この写真は、ここ最近の中でも特に気に入っている一枚です。普段は自然体で撮られるのがあまり得意ではないのですが、キャラクターに入り込むと、背景や周囲の環境が代わりに語ってくれます。その夜の街灯の光加減は絶妙で、不自然なレフ板やストロボを使わず、現場の環境光だけで衣服のシルエットやブーツの質感を綺麗に浮かび上がらせてくれました。公道の脇での撮影でありながら背景が雑然とせず、背後のヤシの木と緑の看板が不思議と調和し、まるで公式立ち絵がそのまま現実世界に溶け込んだような美しさがありました。

「お酒を飲んでいないのになぜそんな雰囲気が出るのか」と聞かれることもありますが、それこそがコスプレの醍醐味だと思います。現実の体はシラフでも、心はキャラクターがいる龍門の夜市へと飛び込み、夜風を感じながら、誰のためでもなく戦いを離れてただぼーっと佇む。その感覚は実際にお酒を飲むよりも心地よいものです。イベント会場や華やかなスタジオセットも素敵ですが、私はこうした路地裏のリアルな記録がより一層好きです。

夜間撮影は手ブレや光量不足が心配でしたが、仕上がった写真を見て、夜景ストリートスナップに対する新たなこだわりが生まれました。テックウェア特有の機能美と黒の引き締め効果に加え、生地の光沢が体のラインに適度な立体感を与えています。手にした缶は単なる小道具にとどまらず、視覚的なバランスを取る重要な役割を果たしており、これがないとポーズが硬くなりすぎるところを、程よいラフさへと昇華してくれました。
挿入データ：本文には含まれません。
<file path="config.mk">
export PLATFORM = sky130hd
export DESIGN_NAME = seg_prefetch_queue
export DESIGN_NICKNAME = d
export VERILOG_FILES = /design/src/rtl/sfq_pkg.sv /design/src/rtl/sfq_phys_addr.sv /design/src/rtl/sfq_byte_queue.sv /design/src/rtl/sfq_fetch_ctrl.sv /design/src/rtl/seg_prefetch_queue.sv
export SDC_FILE = /design/constraint.sdc
export NUM_CORES = 1
export LEC_CHECK = 0
export ABC_AREA = 0
export ABC_CLOCK_PERIOD_IN_PS = 5100
export BUFFER_PORTS_ARGS = -buffer_cell sky130_fd_sc_hd__buf_2
export CORE_ASPECT_RATIO = 0.8
export CORE_MARGIN = 1.5
export CORE_UTILIZATION = 48
export DETAILED_ROUTE_END_ITERATION = 7
export GPL_TIMING_DRIVEN = 0
export PLACE_DENSITY_LB_ADDON = 0.15
export SYNTH_ARGS = -nofsm -noshare
export SYNTH_HDL_FRONTEND = slang
export SYNTH_SLANG_ARGS = --single-unit
</file>
<file path="constraint.sdc">
create_clock -name clk_i -period 5.1 [get_ports clk_i]
set_input_delay 1.02 -clock clk_i [delete_from_list [all_inputs] [get_ports clk_i]]
set_output_delay 1.02 -clock clk_i [all_outputs]
set_load 0.01 [all_outputs]
</file>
優れたコスプレとは、単に立ち絵を寸分違わずトレースするだけでなく、パラレルワールドにおけるキャラクターの日常の可能性を探ることでもあると考えています。もしホシグマが龍門での巡回を終えた後、こうして道端の手すりに寄りかかり、遠くの車の音を聞きながら街の夜風を浴びていたら、きっとこんな穏やかな気持ちでいるはずです。レンズを通じて、彼女の休息のひとときを代わりに切り取ることができたのかもしれません。

写真を見返すたびに、当時の焦りのない純粋なリラックス感が鮮明に思い出されます。定番の決めポーズを固く構えるよりも、こうした生活感を届けるほうが、キャラクターの存在を身近に感じてもらえるはずです。光と影で魅せる写真もあれば表情で惹きつける写真もありますが、この一枚は「飾らない抜け感」によって成立していると感じます。忙しい撮影スケジュールの中で、このような無理のない一枚を残せたことにとても満足しています。